The study group sought to examine how the variability of image interpretation is affected when a mammogram is followed by the sequential addition of ultrasound and then CAD review.
Because agreement between readers is utilized to assess interobserver variability, and different agreement measures might produce different results, the researchers also were interested in comparing several widely used agreement measures, said presenter Anna Kettermann from the FDA.
In a dataset including mammograms and 3D ultrasound studies from 67 women, 10 experienced breast radiologists first provided likelihood-of-malignancy ratings and BI-RADS assessments based on the mammograms alone.
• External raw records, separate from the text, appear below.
### src/rtl/mlp_result_argmax.sv
`default_nettype none
// ============================================================================
// Module      : mlp_result_argmax
// Description : Snoops the MLP y_buf write stream, keeps a running argmax per
//               image and queues {image, class, score} results in a FIFO.
// Revision    : 1.0 - initial release
// ============================================================================
module mlp_result_argmax #(
    parameter int IN_IMG_NUM       = 10,
    parameter int NUM_CLASS        = 10,
    parameter int Y_BUF_DATA_WIDTH = 32,
    parameter int Y_BUF_ADDR_WIDTH = 32,
    parameter int FIFO_DEPTH       = 4,
    parameter int IMGW             = $clog2(IN_IMG_NUM),
    parameter int CLSW             = $clog2(NUM_CLASS)
) (
    input  logic                        clk_i,
    input  logic                        rst_i,
    input  logic                        start_i,
    input  logic                        y_buf_en_i,
    input  logic                        y_buf_wr_en_i,
    input  logic [Y_BUF_ADDR_WIDTH-1:0] y_buf_addr_i,
    input  logic [Y_BUF_DATA_WIDTH-1:0] y_buf_data_i,
    output logic                        pred_valid_o,
    input  logic                        pred_ready_i,
    output logic [IMGW-1:0]             pred_img_o,
    output logic [CLSW-1:0]             pred_class_o,
    output logic [Y_BUF_DATA_WIDTH-1:0] pred_score_o,
    output logic                        all_done_o,
    output logic                        err_o
);

    localparam int C_TOTAL = IN_IMG_NUM * NUM_CLASS;
    localparam int C_IDXW  = $clog2(C_TOTAL + 1);
    localparam int C_PTRW  = $clog2(FIFO_DEPTH);
    localparam int C_CNTW  = C_PTRW + 1;
    localparam logic [C_IDXW-1:0] C_LAST_IDX = C_IDXW'(C_TOTAL - 1);
    localparam logic [CLSW-1:0]   C_LAST_CLS = CLSW'(NUM_CLASS - 1);
    localparam logic [C_CNTW-1:0] C_FULL     = C_CNTW'(FIFO_DEPTH);

    typedef enum logic [1:0] {
        S_IDLE    = 2'd0,
        S_COLLECT = 2'd1,
        S_DRAIN   = 2'd2,
        S_DONE    = 2'd3
    } state_t;

    state_t r_state, w_state_next;

    logic [C_IDXW-1:0]           r_exp_idx;
    logic [IMGW-1:0]             r_img_cnt;
    logic [CLSW-1:0]             r_cls_cnt;
    logic [Y_BUF_DATA_WIDTH-1:0] r_max;
    logic [CLSW-1:0]             r_argcls;
    logic                        r_err;

    logic [IMGW-1:0]             r_fifo_img   [FIFO_DEPTH];
    logic [CLSW-1:0]             r_fifo_cls   [FIFO_DEPTH];
    logic [Y_BUF_DATA_WIDTH-1:0] r_fifo_score [FIFO_DEPTH];
    logic [C_PTRW-1:0]           r_wr_ptr, r_rd_ptr;
    logic [C_CNTW-1:0]           r_count, w_count_next;

    logic                        w_beat, w_addr_ok, w_collect_beat, w_beat_ok, w_beat_bad;
    logic                        w_arm, w_take_new, w_push_req, w_last_beat;
    logic                        w_pop, w_full, w_push, w_overflow;
    logic [Y_BUF_ADDR_WIDTH-1:0] w_index;
    logic [Y_BUF_DATA_WIDTH-1:0] w_win_score;
    logic [CLSW-1:0]             w_win_cls;

    assign w_beat         = y_buf_en_i & y_buf_wr_en_i;
    assign w_index        = y_buf_addr_i >> 2;
    assign w_addr_ok      = (y_buf_addr_i[1:0] == 2'b00) &&
                            (w_index == Y_BUF_ADDR_WIDTH'(r_exp_idx));
    assign w_collect_beat = (r_state == S_COLLECT) && w_beat;
    assign w_beat_ok      = w_collect_beat && w_addr_ok;
    assign w_beat_bad     = w_collect_beat && !w_addr_ok;
    assign w_arm          = start_i && ((r_state == S_IDLE) || (r_state == S_DONE));

    // Strict greater-than: on a tie the earlier (lower) class keeps the win.
    assign w_take_new  = (r_cls_cnt == '0) || ($signed(y_buf_data_i) > $signed(r_max));
    assign w_win_score = w_take_new ? y_buf_data_i : r_max;
    assign w_win_cls   = w_take_new ? r_cls_cnt : r_argcls;

    assign w_push_req  = w_beat_ok && (r_cls_cnt == C_LAST_CLS);
    assign w_last_beat = w_beat_ok && (r_exp_idx == C_LAST_IDX);

    assign pred_valid_o = (r_count != '0);
    assign w_pop        = pred_valid_o && pred_ready_i;
    assign w_full       = (r_count == C_FULL);
    // A pop on the same edge frees the slot, so a full FIFO can still take a push.
    assign w_push       = w_push_req && (!w_full || w_pop);
    assign w_overflow   = w_push_req && w_full && !w_pop;

    always_comb begin
        w_count_next = r_count;
        if (w_push && !w_pop) begin
            w_count_next = r_count + C_CNTW'(1);
        end else if (!w_push && w_pop) begin
            w_count_next = r_count - C_CNTW'(1);
        end
    end

    always_ff @(posedge clk_i or posedge rst_i) begin
        if (rst_i) begin
            r_state <= S_IDLE;
        end else begin
            r_state <= w_state_next;
        end
    end

    always_comb begin
        w_state_next = r_state;
        case (r_state)
            S_IDLE:    if (start_i) w_state_next = S_COLLECT;
            S_COLLECT: if (w_last_beat) w_state_next = S_DRAIN;
            S_DRAIN:   if (w_count_next == '0) w_state_next = S_DONE;
            S_DONE:    if (start_i) w_state_next = S_COLLECT;
            default:   w_state_next = S_IDLE;
        endcase
    end

    always_ff @(posedge clk_i or posedge rst_i) begin
        if (rst_i) begin
            r_exp_idx <= '0;
            r_img_cnt <= '0;
            r_cls_cnt <= '0;
            r_max     <= '0;
            r_argcls  <= '0;
            r_err     <= 1'b0;
            r_wr_ptr  <= '0;
            r_rd_ptr  <= '0;
            r_count   <= '0;
            for (int i = 0; i < FIFO_DEPTH; i++) begin
                r_fifo_img[i]   <= '0;
                r_fifo_cls[i]   <= '0;
                r_fifo_score[i] <= '0;
            end
        end else if (w_arm) begin
            r_exp_idx <= '0;
            r_img_cnt <= '0;
            r_cls_cnt <= '0;
            r_err     <= 1'b0;
            r_wr_ptr  <= '0;
            r_rd_ptr  <= '0;
            r_count   <= '0;
        end else begin
            if (w_beat_ok) begin
                r_max     <= w_win_score;
                r_argcls  <= w_win_cls;
                r_exp_idx <= r_exp_idx + C_IDXW'(1);
                if (r_cls_cnt == C_LAST_CLS) begin
                    r_cls_cnt <= '0;
                    r_img_cnt <= r_img_cnt + IMGW'(1);
                end else begin
                    r_cls_cnt <= r_cls_cnt + CLSW'(1);
                end
            end
            if (w_beat_bad || w_overflow) begin
                r_err <= 1'b1;
            end
            if (w_push) begin
                r_fifo_img[r_wr_ptr]   <= r_img_cnt;
                r_fifo_cls[r_wr_ptr]   <= w_win_cls;
                r_fifo_score[r_wr_ptr] <= w_win_score;
                r_wr_ptr               <= r_wr_ptr + C_PTRW'(1);
            end
            if (w_pop) begin
                r_rd_ptr <= r_rd_ptr + C_PTRW'(1);
            end
            r_count <= w_count_next;
        end
    end

    assign pred_img_o   = r_fifo_img[r_rd_ptr];
    assign pred_class_o = r_fifo_cls[r_rd_ptr];
    assign pred_score_o = r_fifo_score[r_rd_ptr];
    assign all_done_o   = (r_state == S_DONE);
    assign err_o        = r_err;

endmodule
`default_nettype wire

### config.mk
export PLATFORM = sky130hd
export DESIGN_NAME = mlp_result_argmax
export DESIGN_NICKNAME = d
export VERILOG_FILES = /design/src/rtl/mlp_result_argmax.sv
export SDC_FILE = /design/constraint.sdc
export NUM_CORES = 1
export LEC_CHECK = 0
export BUFFER_PORTS_ARGS = -buffer_cell sky130_fd_sc_hd__buf_4
export CORE_ASPECT_RATIO = 2
export CORE_MARGIN = 2
export CORE_UTILIZATION = 26
export CTS_BUF_LIST = sky130_fd_sc_hd__clkbuf_4
export DETAILED_ROUTE_END_ITERATION = 16
export GPL_TIMING_DRIVEN = 0
export SLEW_MARGIN = 5
export SYNTH_ARGS = -nofsm -noshare
export SYNTH_HDL_FRONTEND = slang
export SYNTH_SLANG_ARGS = --single-unit
### constraint.sdc
create_clock -name clk_i -period 7.3 [get_ports clk_i]
set_input_delay 0.365 -clock clk_i [delete_from_list [all_inputs] [get_ports clk_i]]
set_output_delay 0.365 -clock clk_i [all_outputs]
set_load 0.05 [all_outputs]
Next, they gave new ratings and biopsy recommendations based on the ultrasound scans and mammograms, and finally, they provided another rating and biopsy recommendation after they viewed the CAD score.
The study team found that both observer performance and interobserver agreement improved with the addition of ultrasound and CAD.
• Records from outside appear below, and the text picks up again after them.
**src/rtl/pipe_pkg.sv**
```systemverilog
// Shared definitions for pipeline-stage registers: occupancy state and
// per-stage bundle widths.
package pipe_pkg;

    typedef enum logic [1:0] {
        EMPTY = 2'd0,
        ONE   = 2'd1,
        TWO   = 2'd2
    } pipe_state_t;

    localparam int IF_ID_CTRL_W  = 4;
    localparam int IF_ID_DATA_W  = 64;
    localparam int ID_EX_CTRL_W  = 16;
    localparam int ID_EX_DATA_W  = 128;
    localparam int EX_MEM_CTRL_W = 10;
    localparam int EX_MEM_DATA_W = 96;
    localparam int MEM_WB_CTRL_W = 8;
    localparam int MEM_WB_DATA_W = 96;

endpackage

```
**src/rtl/sat_counter.sv**
```systemverilog
// Saturating up-counter with synchronous clear; clear wins over increment.
module sat_counter #(
    parameter int W = 16
) (
    input  logic         clk,
    input  logic         reset_n,
    input  logic         inc,
    input  logic         clr,
    output logic [W-1:0] count
);

    always_ff @(posedge clk or negedge reset_n) begin
        if (!reset_n) begin
            count <= '0;
        end else if (clr) begin
            count <= '0;
        end else if (inc && (count != {W{1'b1}})) begin
            count <= count + W'(1);
        end
    end

endmodule

```
**src/rtl/pipe_stage_skid.sv**
```systemverilog
// Reusable pipeline-stage register with valid/ready handshake and a 2-entry
// skid buffer, so in_ready is taken straight from the state register.
module pipe_stage_skid
    import pipe_pkg::*;
#(
    parameter int CTRL_W         = MEM_WB_CTRL_W,
    parameter int DATA_W         = MEM_WB_DATA_W,
    parameter bit ZERO_ON_BUBBLE = 1'b1,
    parameter int STALL_CNT_W    = 16
) (
    input  logic                   clk,
    input  logic                   reset_n,
    input  logic                   flush,
    input  logic                   in_valid,
    output logic                   in_ready,
    input  logic [CTRL_W-1:0]      in_ctrl,
    input  logic [DATA_W-1:0]      in_data,
    output logic                   out_valid,
    input  logic                   out_ready,
    output logic [CTRL_W-1:0]      out_ctrl,
    output logic [DATA_W-1:0]      out_data,
    output logic [1:0]             occupancy,
    output logic [STALL_CNT_W-1:0] stall_cnt,
    input  logic                   stall_clr
);

    pipe_state_t       state;
    logic [CTRL_W-1:0] m_ctrl, s_ctrl;
    logic [DATA_W-1:0] m_data, s_data;
    logic              accept, drain;

    assign in_ready  = (state != TWO);
    assign out_valid = (state != EMPTY);
    assign occupancy = 2'(state);
    assign accept    = in_valid & in_ready;
    assign drain     = out_valid & out_ready;

    always_ff @(posedge clk or negedge reset_n) begin
        if (!reset_n) begin
            state  <= EMPTY;
            m_ctrl <= '0;
            m_data <= '0;
            s_ctrl <= '0;
            s_data <= '0;
        end else if (flush) begin
            state <= EMPTY;
            if (ZERO_ON_BUBBLE) begin
                m_ctrl <= '0;
                m_data <= '0;
                s_ctrl <= '0;
                s_data <= '0;
            end
        end else begin
            case (state)
                EMPTY: begin
                    if (accept) begin
                        state  <= ONE;
                        m_ctrl <= in_ctrl;
                        m_data <= in_data;
                    end
                end
                ONE: begin
                    if (accept && drain) begin
                        m_ctrl <= in_ctrl;
                        m_data <= in_data;
                    end else if (accept) begin
                        state  <= TWO;
                        s_ctrl <= in_ctrl;
                        s_data <= in_data;
                    end else if (drain) begin
                        state <= EMPTY;
                    end
                end
                TWO: begin
                    // in_ready is low here, so only a drain can move us
                    if (drain) begin
                        state  <= ONE;
                        m_ctrl <= s_ctrl;
                        m_data <= s_data;
                    end
                end
                default: state <= EMPTY;
            endcase
        end
    end

    // M keeps its last value after a drain; mask it when bubbles read as zero
    assign out_ctrl = (ZERO_ON_BUBBLE && !out_valid) ? '0 : m_ctrl;
    assign out_data = (ZERO_ON_BUBBLE && !out_valid) ? '0 : m_data;

    sat_counter #(
        .W(STALL_CNT_W)
    ) u_stall_cnt (
        .clk     (clk),
        .reset_n (reset_n),
        .inc     (out_valid & ~out_ready),
        .clr     (stall_clr),
        .count   (stall_cnt)
    );

endmodule

```
[src/rtl/bp_boot_rom_arbiter.sv]
// rtl/bp_boot_rom_arbiter.sv - round-robin burst-locking arbiter in front of one boot ROM
// Optional lock watchdog enabled by defining BP_BOOT_ROM_ARB_LOCK_TIMEOUT_EN.
module bp_boot_rom_arbiter #(
  parameter int num_req_p      = 2,
  parameter int addr_width_p   = 9,
  parameter int width_p        = 512,
  parameter int lock_timeout_p = 64
) (
  input  logic                    clk_i,
  input  logic                    reset_i,
  bp_boot_rom_arbiter_if.slave    req,
  output logic [addr_width_p-1:0] rom_addr_o,
  input  logic [width_p-1:0]      rom_data_i,
  output logic                    err_o
);

  localparam int idx_w = $clog2(num_req_p);

  typedef enum logic {IDLE, LOCKED} state_e;

  state_e           state_r, state_n;
  logic [idx_w-1:0] rr_ptr_r, rr_ptr_n;
  logic [idx_w-1:0] owner_r, owner_n;
  logic [idx_w-1:0] gnt_idx, cand;
  logic [idx_w:0]   sum;
  logic             gnt_v, accept, last_beat, timeout;

  function automatic logic [idx_w-1:0] inc_wrap(input logic [idx_w-1:0] i);
    return (int'(i) == num_req_p - 1) ? '0 : i + 1'b1;
  endfunction

  // Descending scan so the candidate closest to rr_ptr is written last and wins.
  always_comb begin
    gnt_v   = 1'b0;
    gnt_idx = '0;
    cand    = '0;
    sum     = '0;
    if (state_r == LOCKED) begin
      gnt_v   = 1'b1;
      gnt_idx = owner_r;
    end else begin
      for (int i = num_req_p - 1; i >= 0; i--) begin
        sum = {1'b0, rr_ptr_r} + (idx_w+1)'(i);
        if (sum >= (idx_w+1)'(num_req_p))
          sum = sum - (idx_w+1)'(num_req_p);
        cand = sum[idx_w-1:0];
        if (req.v_i[cand]) begin
          gnt_v   = 1'b1;
          gnt_idx = cand;
        end
      end
    end
    if (reset_i)
      gnt_v = 1'b0;
  end

  assign accept      = gnt_v & req.v_i[gnt_idx];
  assign last_beat   = req.last_i[gnt_idx];
  assign req.ready_o = gnt_v ? (num_req_p'(1) << gnt_idx) : '0;
  assign rom_addr_o  = gnt_v ? req.addr_i[gnt_idx] : '0;

`ifdef BP_BOOT_ROM_ARB_LOCK_TIMEOUT_EN
  localparam int cnt_w = $clog2(lock_timeout_p + 1);

  logic [cnt_w-1:0] idle_cnt_r, idle_cnt_n;
  logic             err_r;

  // Fires on the lock_timeout_p-th consecutive LOCKED cycle without an owner beat.
  assign timeout = (state_r == LOCKED) && !accept &&
                   (idle_cnt_r == cnt_w'(lock_timeout_p - 1));

  always_comb begin
    idle_cnt_n = idle_cnt_r;
    if (accept || timeout)
      idle_cnt_n = '0;
    else if (state_r == LOCKED)
      idle_cnt_n = idle_cnt_r + 1'b1;
  end

  always_ff @(posedge clk_i or posedge reset_i) begin
    if (reset_i) begin
      idle_cnt_r <= '0;
      err_r      <= 1'b0;
    end else begin
      idle_cnt_r <= idle_cnt_n;
      err_r      <= timeout;
    end
  end

  assign err_o = err_r;
`else
  assign timeout = 1'b0;
  assign err_o   = 1'b0;
`endif

  always_comb begin
    state_n  = state_r;
    rr_ptr_n = rr_ptr_r;
    owner_n  = owner_r;
    if (accept) begin
      if (last_beat) begin
        state_n  = IDLE;
        rr_ptr_n = inc_wrap(gnt_idx);
      end else begin
        state_n = LOCKED;
        owner_n = gnt_idx;
      end
    end else if (timeout) begin
      state_n  = IDLE;
      rr_ptr_n = inc_wrap(owner_r);
    end
  end

  always_ff @(posedge clk_i or posedge reset_i) begin
    if (reset_i) begin
      state_r    <= IDLE;
      rr_ptr_r   <= '0;
      owner_r    <= '0;
      req.v_o    <= '0;
      req.data_o <= '0;
    end else begin
      state_r  <= state_n;
      rr_ptr_r <= rr_ptr_n;
      owner_r  <= owner_n;
      req.v_o  <= accept ? req.ready_o : '0;
      if (accept)
        req.data_o <= rom_data_i;
    end
  end

endmodule

[src/flat_wrapper.sv]
// flat-port wrapper written by rule: the top's interface ports become plain ports
module bp_boot_rom_arbiter_flat 
#(
  parameter int num_req_p      = 2,
  parameter int addr_width_p   = 9,
  parameter int width_p        = 512,
  parameter int lock_timeout_p = 64
)
  (clk_i, reset_i, rom_addr_o, rom_data_i, err_o, req_v_i, req_addr_i, req_last_i, req_ready_o, req_v_o, req_data_o);
  bp_boot_rom_arbiter_if #(.num_req_p(num_req_p), .addr_width_p(addr_width_p), .width_p(width_p)) req_i ();
  input  logic clk_i;
  input  logic reset_i;
  output logic [addr_width_p-1:0] rom_addr_o;
  input  logic [width_p-1:0] rom_data_i;
  output logic err_o;
  input wire logic [$bits(req_i.v_i)-1:0] req_v_i;
  input wire logic [$bits(req_i.addr_i)-1:0] req_addr_i;
  input wire logic [$bits(req_i.last_i)-1:0] req_last_i;
  output wire logic [$bits(req_i.ready_o)-1:0] req_ready_o;
  output wire logic [$bits(req_i.v_o)-1:0] req_v_o;
  output wire logic [$bits(req_i.data_o)-1:0] req_data_o;
  assign req_i.v_i = req_v_i;
  assign req_i.addr_i = req_addr_i;
  assign req_i.last_i = req_last_i;
  assign req_ready_o = req_i.ready_o;
  assign req_v_o = req_i.v_o;
  assign req_data_o = req_i.data_o;
  bp_boot_rom_arbiter #(.num_req_p(num_req_p), .addr_width_p(addr_width_p), .width_p(width_p), .lock_timeout_p(lock_timeout_p)) u_core (.clk_i(clk_i), .reset_i(reset_i), .req(req_i), .rom_addr_o(rom_addr_o), .rom_data_i(rom_data_i), .err_o(err_o));
endmodule
[config.mk]
export PLATFORM = sky130hd
export DESIGN_NAME = bp_boot_rom_arbiter_flat
export DESIGN_NICKNAME = d
export VERILOG_FILES = /design/src/rtl/bp_boot_rom_arbiter_if.sv /design/src/rtl/bp_boot_rom_arbiter.sv /design/src/flat_wrapper.sv
export SDC_FILE = /design/constraint.sdc
export NUM_CORES = 1
export LEC_CHECK = 0
export ABC_AREA = 1
export CORE_AREA = 2 2 410 412
export DETAILED_ROUTE_END_ITERATION = 8
export DIE_AREA = 0 0 412 414
export PLACE_DENSITY = 0.45
export SKIP_CTS_REPAIR_TIMING = 1
export SLEW_MARGIN = 20
export SYNTH_ARGS = -nofsm -noshare
export SYNTH_HDL_FRONTEND = slang
export SYNTH_SLANG_ARGS = --single-unit
[constraint.sdc]
create_clock -name clk_i -period 17.9 [get_ports clk_i]
set_input_delay 1.79 -clock clk_i [delete_from_list [all_inputs] [get_ports clk_i]]
set_output_delay 1.79 -clock clk_i [all_outputs]
set_load 0.005 [all_outputs]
"This raises the possibility that [CAD] could be useful in efforts to reduce interobserver variability," Kettermann told AuntMinnie.com.
In addition, reader agreement analysis was judged to be helpful for measuring consistency of image interpretation.
"We also found that different measures of agreement indicated similar trends as ultrasound and [CAD] were sequentially added to mammography," she said.
Future studies may indicate which measures, if any, may have a better potential to detect differences in reader agreement between different modalities, she said.